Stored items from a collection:
++++++

===== src/rtl/spi_slave_frame_param_if.sv =====
// Bus bundle between the SPI slave front-end and its surroundings.
// It carries the SPI pins, the RAM read-data path and the frame status.
interface spi_slave_frame_param_if #(
    parameter int DATA_W = 8
);
    logic              SS_n;
    logic              MOSI;
    logic              tx_valid;
    logic [DATA_W-1:0] tx_data;
    logic              MISO;
    logic              rx_valid;
    logic [DATA_W+1:0] rx_data;
    logic              frame_err;
    logic              busy;

    modport slave (
        input  SS_n, MOSI, tx_valid, tx_data,
        output MISO, rx_valid, rx_data, frame_err, busy
    );

    modport master (
        output SS_n, MOSI, tx_valid, tx_data,
        input  MISO, rx_valid, rx_data, frame_err, busy
    );
endinterface


===== src/rtl/spi_slave_frame_param.sv =====
// SPI slave front-end: deserialises {cmd, payload} frames and tracks read-address/read-data pairing.
// It also serialises RAM read data onto MISO, with an optional wait timeout and abort detection.
module spi_slave_frame_param #(
    parameter int DATA_W     = 8,
    parameter int TX_TIMEOUT = 0
) (
    input  logic                    clk,
    input  logic                    rst_n,
    spi_slave_frame_param_if.slave  bus
);
    localparam int FRAME_W = DATA_W + 2;
    localparam int CNT_W   = $clog2(FRAME_W + 1);
    localparam int TMO_W   = (TX_TIMEOUT > 1) ? $clog2(TX_TIMEOUT) : 1;

    typedef enum logic [2:0] {
        IDLE, CHK_CMD, WRITE, READ_ADD, READ_DATA, WAIT_TX, SEND, DONE
    } state_t;

    state_t              state_q, state_d;
    logic [CNT_W-1:0]    cnt_q, cnt_d;
    logic [TMO_W-1:0]    tmo_q, tmo_d;
    logic [FRAME_W-1:0]  shift_q, shift_d;
    logic [DATA_W-1:0]   tx_sh_q, tx_sh_d;
    logic                pending_q, pending_d;
    logic                miso_q, miso_d;
    logic                rx_valid_q, rx_valid_d;
    logic [FRAME_W-1:0]  rx_data_q, rx_data_d;
    logic                frame_err_q, frame_err_d;
    logic                busy_q, busy_d;

    always_comb begin
        state_d     = state_q;
        cnt_d       = cnt_q;
        tmo_d       = tmo_q;
        shift_d     = shift_q;
        tx_sh_d     = tx_sh_q;
        pending_d   = pending_q;
        miso_d      = miso_q;
        rx_valid_d  = 1'b0;
        rx_data_d   = rx_data_q;
        frame_err_d = 1'b0;

        // Deselect outranks everything else; only DONE counts as a clean end of frame.
        if (state_q != IDLE && bus.SS_n) begin
            state_d     = IDLE;
            miso_d      = 1'b0;
            cnt_d       = '0;
            tmo_d       = '0;
            frame_err_d = (state_q != DONE);
        end else begin
            case (state_q)
                IDLE: begin
                    if (!bus.SS_n) state_d = CHK_CMD;
                end
                CHK_CMD: begin
                    shift_d = {shift_q[FRAME_W-2:0], bus.MOSI};
                    cnt_d   = CNT_W'(1);
                    if (!bus.MOSI)     state_d = WRITE;
                    else if (pending_q) state_d = READ_DATA;
                    else               state_d = READ_ADD;
                end
                WRITE, READ_ADD, READ_DATA: begin
                    shift_d = {shift_q[FRAME_W-2:0], bus.MOSI};
                    if (cnt_q == CNT_W'(FRAME_W - 1)) begin
                        rx_valid_d = 1'b1;
                        rx_data_d  = shift_d;
                        cnt_d      = '0;
                        tmo_d      = '0;
                        if (state_q == READ_DATA) begin
                            state_d   = WAIT_TX;
                            pending_d = 1'b0;
                        end else begin
                            state_d = DONE;
                            if (state_q == READ_ADD) pending_d = 1'b1;
                        end
                    end else begin
                        cnt_d = cnt_q + 1'b1;
                    end
                end
                WAIT_TX: begin
                    if (bus.tx_valid) begin
                        miso_d  = bus.tx_data[DATA_W-1];
                        tx_sh_d = {bus.tx_data[DATA_W-2:0], 1'b0};
                        cnt_d   = CNT_W'(1);
                        state_d = SEND;
                    end else if (TX_TIMEOUT > 0 && tmo_q == TMO_W'(TX_TIMEOUT - 1)) begin
                        frame_err_d = 1'b1;
                        tmo_d       = '0;
                        state_d     = DONE;
                    end else begin
                        tmo_d = tmo_q + 1'b1;
                    end
                end
                SEND: begin
                    // cnt_q counts bits already on MISO; the LSB gets one full cycle before release.
                    if (cnt_q == CNT_W'(DATA_W)) begin
                        miso_d  = 1'b0;
                        cnt_d   = '0;
                        state_d = DONE;
                    end else begin
                        miso_d  = tx_sh_q[DATA_W-1];
                        tx_sh_d = {tx_sh_q[DATA_W-2:0], 1'b0};
                        cnt_d   = cnt_q + 1'b1;
                    end
                end
                DONE: begin
                end
                default: state_d = IDLE;
            endcase
        end

        busy_d = (state_d != IDLE);
    end

    always_ff @(posedge clk or negedge rst_n) begin
        if (!rst_n) begin
            state_q     <= IDLE;
            cnt_q       <= '0;
            tmo_q       <= '0;
            shift_q     <= '0;
            tx_sh_q     <= '0;
            pending_q   <= 1'b0;
            miso_q      <= 1'b0;
            rx_valid_q  <= 1'b0;
            rx_data_q   <= '0;
            frame_err_q <= 1'b0;
            busy_q      <= 1'b0;
        end else begin
            state_q     <= state_d;
            cnt_q       <= cnt_d;
            tmo_q       <= tmo_d;
            shift_q     <= shift_d;
            tx_sh_q     <= tx_sh_d;
            pending_q   <= pending_d;
            miso_q      <= miso_d;
            rx_valid_q  <= rx_valid_d;
            rx_data_q   <= rx_data_d;
            frame_err_q <= frame_err_d;
            busy_q      <= busy_d;
        end
    end

    assign bus.MISO      = miso_q;
    assign bus.rx_valid  = rx_valid_q;
    assign bus.rx_data   = rx_data_q;
    assign bus.frame_err = frame_err_q;
    assign bus.busy      = busy_q;
endmodule


===== src/flat_wrapper.sv =====
// flat-port wrapper written by rule: the top's interface ports become plain ports
module spi_slave_frame_param_flat 
#(
    parameter int DATA_W     = 8,
    parameter int TX_TIMEOUT = 0
)
  (clk, rst_n, bus_SS_n, bus_MOSI, bus_tx_valid, bus_tx_data, bus_MISO, bus_rx_valid, bus_rx_data, bus_frame_err, bus_busy);
  spi_slave_frame_param_if #(.DATA_W(DATA_W)) bus_i ();
  input  logic clk;
  input  logic rst_n;
  input wire logic [$bits(bus_i.SS_n)-1:0] bus_SS_n;
  input wire logic [$bits(bus_i.MOSI)-1:0] bus_MOSI;
  input wire logic [$bits(bus_i.tx_valid)-1:0] bus_tx_valid;
  input wire logic [$bits(bus_i.tx_data)-1:0] bus_tx_data;
  output wire logic [$bits(bus_i.MISO)-1:0] bus_MISO;
  output wire logic [$bits(bus_i.rx_valid)-1:0] bus_rx_valid;
  output wire logic [$bits(bus_i.rx_data)-1:0] bus_rx_data;
  output wire logic [$bits(bus_i.frame_err)-1:0] bus_frame_err;
  output wire logic [$bits(bus_i.busy)-1:0] bus_busy;
  assign bus_i.SS_n = bus_SS_n;
  assign bus_i.MOSI = bus_MOSI;
  assign bus_i.tx_valid = bus_tx_valid;
  assign bus_i.tx_data = bus_tx_data;
  assign bus_MISO = bus_i.MISO;
  assign bus_rx_valid = bus_i.rx_valid;
  assign bus_rx_data = bus_i.rx_data;
  assign bus_frame_err = bus_i.frame_err;
  assign bus_busy = bus_i.busy;
  spi_slave_frame_param #(.DATA_W(DATA_W), .TX_TIMEOUT(TX_TIMEOUT)) u_core (.clk(clk), .rst_n(rst_n), .bus(bus_i));
endmodule

===== config.mk =====
export PLATFORM = sky130hd
export DESIGN_NAME = spi_slave_frame_param_flat
export DESIGN_NICKNAME = d
export VERILOG_FILES = /design/src/rtl/spi_slave_frame_param_if.sv /design/src/rtl/spi_slave_frame_param.sv /design/src/flat_wrapper.sv
export SDC_FILE = /design/constraint.sdc
export NUM_CORES = 1
export LEC_CHECK = 0
export ABC_AREA = 1
export CAP_MARGIN = 0
export CORE_ASPECT_RATIO = 0.9
export CORE_MARGIN = 4
export CORE_UTILIZATION = 58
export DETAILED_ROUTE_END_ITERATION = 7
export PLACE_DENSITY = 0.84
export SETUP_SLACK_MARGIN = 0.02
export SYNTH_ARGS = -nofsm -noshare
export SYNTH_HDL_FRONTEND = slang
export SYNTH_SLANG_ARGS = --single-unit

===== constraint.sdc =====
create_clock -name clk -period 2.95 [get_ports clk]
set_clock_uncertainty 0.15 [all_clocks]
set_input_delay 0.295 -clock clk [delete_from_list [all_inputs] [get_ports clk]]
set_output_delay 0.295 -clock clk [all_outputs]
set_load 0.05 [all_outputs]

==> summary.md, run 1 <==
| Metric | Value |
|---|---|
| Outcome | `complete, no violations` |
| Yosys top cell area share | `50.2%` |
| Antenna Violating Nets Remaining | `0` |
| Synth Cell Area | `1900 µm²` |
| Pwr dens | `788 nW/µm²` |
| Maximum vdd ir drop | `0.466 mV` |
| Final setup TNS | `0 ns` |
| Worst Hold Class | `reg2reg` |
| WP data arrival | `2.16 ns` |
| Syn nets | `249` |
| Via count | `1588` |
| Synth top area cells | `dfrtp_1 50%, nand2_1 19%, o21ai_2 4.6%` |
| Inst Count DP | `297` |
| WS Path Type | `reg2reg` |
| Drt via density | `5.19` |
| Final WS setup | `0.924 ns` |
| Cells after Synth | `233` |
| RSZ-0062 raised after global routing | `false` |
| Final hold vios | `0` |
| Syn. warnings | `0` |
| Tcrit/Tclk final | `68.7%` |
| Antenna violations before repair | `0` |
| Final Max Tran Viols | `0` |
| Leading area contributor after synthesis | `dfrtp_1` |
| Clock slew at reported path FFs | `approximately 0.13 ns` |
| Clk root buf | `clkbuf_4` |
| Syn avg cell area | `8.14 µm²` |
| Area growth, synth to finish | `19.9%` |
| RD Place Congestion | `0.910` |
| Period minus WS final | `2.03 ns` |
| Slew Limit Headroom | `46.8%` |
| Kind of end point of the critical path | `flip-flop` |
| Clock sinks | `38` |
| Share of layout cells above drive strength 1 | `12.1%` |
| NumNets Final | `279` |
| Synth unique cells | `22` |
| Worst-margin pin slew | `0.798 ns` |
| Clock latency on the worst-skew pair | `0.34 ns` |
| Asr flop ratio synth | `100%` |
| P_leak | `1.18 nW` |
| Critical path startpoint category | `flip-flop` |
| Top_reg_cell synth | `dfrtp_1` |
| Vias in the first global route | `1468` |
| Number of synthesized flops with an enable pin | `0` |
| Detailed Routing Iterations Pass 1 | `4` |
| DP Worst Slack | `around 0.98 ns` |
| DRT Wirelength | `3810 µm` |
| WL per Instance | `12.5 µm` |
| CP peak stage delay | `about 0.55 ns` |
| 1st-iter DRT viols | `126` |
| Worst path buffer plus inverter count | `1` |
| Final design utilization | `73.6%` |
| CTS H-Tree Depth | `2` |
| Endpoints failing setup | `0` |
| Crit-path cells | `nand2_1 -> nor2_1 -> nand2_1 -> nand2_1 -> nand3_4 -> inv_2 -> nand2_1 -> nand2_1` |
| Detailed-route DRC error count | `0` |
| CP max-delay cell | `nor2_1` |
| Initial Utilization | `61.3%` |
| CTS tree | `yes` |
| CP Max Fanout | `11` |
| Fill count | `231` |
| Register area share after synthesis | `50.2%` |
| Die H | `62.2 µm` |
| Die W | `68.3 µm` |
| PortBufs | `26` |
| Yosys reg bits | `38` |
| ANT cells | `0` |
| Commonest cells in the netlist | `95 x nand2_1, 38 x dfrtp_1, 22 x inv_1, 13 x nand3_1, 11 x o21ai_1` |
| CP Data Required Time | `3.08 ns` |
| Rows | `19` |
| Die Area | `around 4200 µm²` |
| Fin cells | `slightly above 300` |
| Delay-heaviest family, CP | `simple AND/OR/NAND/NOR gates` |
| Largest net degree at the start of global routing | `39` |
| Max Cap Violations | `0` |
| Core ar. | `just over 3000 µm²` |
| Total track usage | `between 10% and 20%` |
| # IOs | `27` |
| Register area | `951 µm²` |
| Clk buf depth | `2` |
| Total CTS buffers | `5` |
| Fmax | `494 MHz` |
| Area of the multi-input gates | `793 µm²` |
| Cell repeated most along the worst path | `nand2_1` |
| Detailed-placement wirelength estimate | `~2600 µm` |
| First-pass GRT wire length | `6470 µm` |
| Top-count cell post-synth | `nand2_1` |
| GRT overflow | `0` |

++++++

TASK PROMPT: From the entries above, print the lines beginning at the one with "input wire logic [$bits(bus_i.SS_n)-1:0]" and stopping after the one with "assign bus_MISO = bus_i.MISO;", exactly as written and with nothing else.

RESPONSE BELOW:
  input wire logic [$bits(bus_i.SS_n)-1:0] bus_SS_n;
  input wire logic [$bits(bus_i.MOSI)-1:0] bus_MOSI;
  input wire logic [$bits(bus_i.tx_valid)-1:0] bus_tx_valid;
  input wire logic [$bits(bus_i.tx_data)-1:0] bus_tx_data;
  output wire logic [$bits(bus_i.MISO)-1:0] bus_MISO;
  output wire logic [$bits(bus_i.rx_valid)-1:0] bus_rx_valid;
  output wire logic [$bits(bus_i.rx_data)-1:0] bus_rx_data;
  output wire logic [$bits(bus_i.frame_err)-1:0] bus_frame_err;
  output wire logic [$bits(bus_i.busy)-1:0] bus_busy;
  assign bus_i.SS_n = bus_SS_n;
  assign bus_i.MOSI = bus_MOSI;
  assign bus_i.tx_valid = bus_tx_valid;
  assign bus_i.tx_data = bus_tx_data;
  assign bus_MISO = bus_i.MISO;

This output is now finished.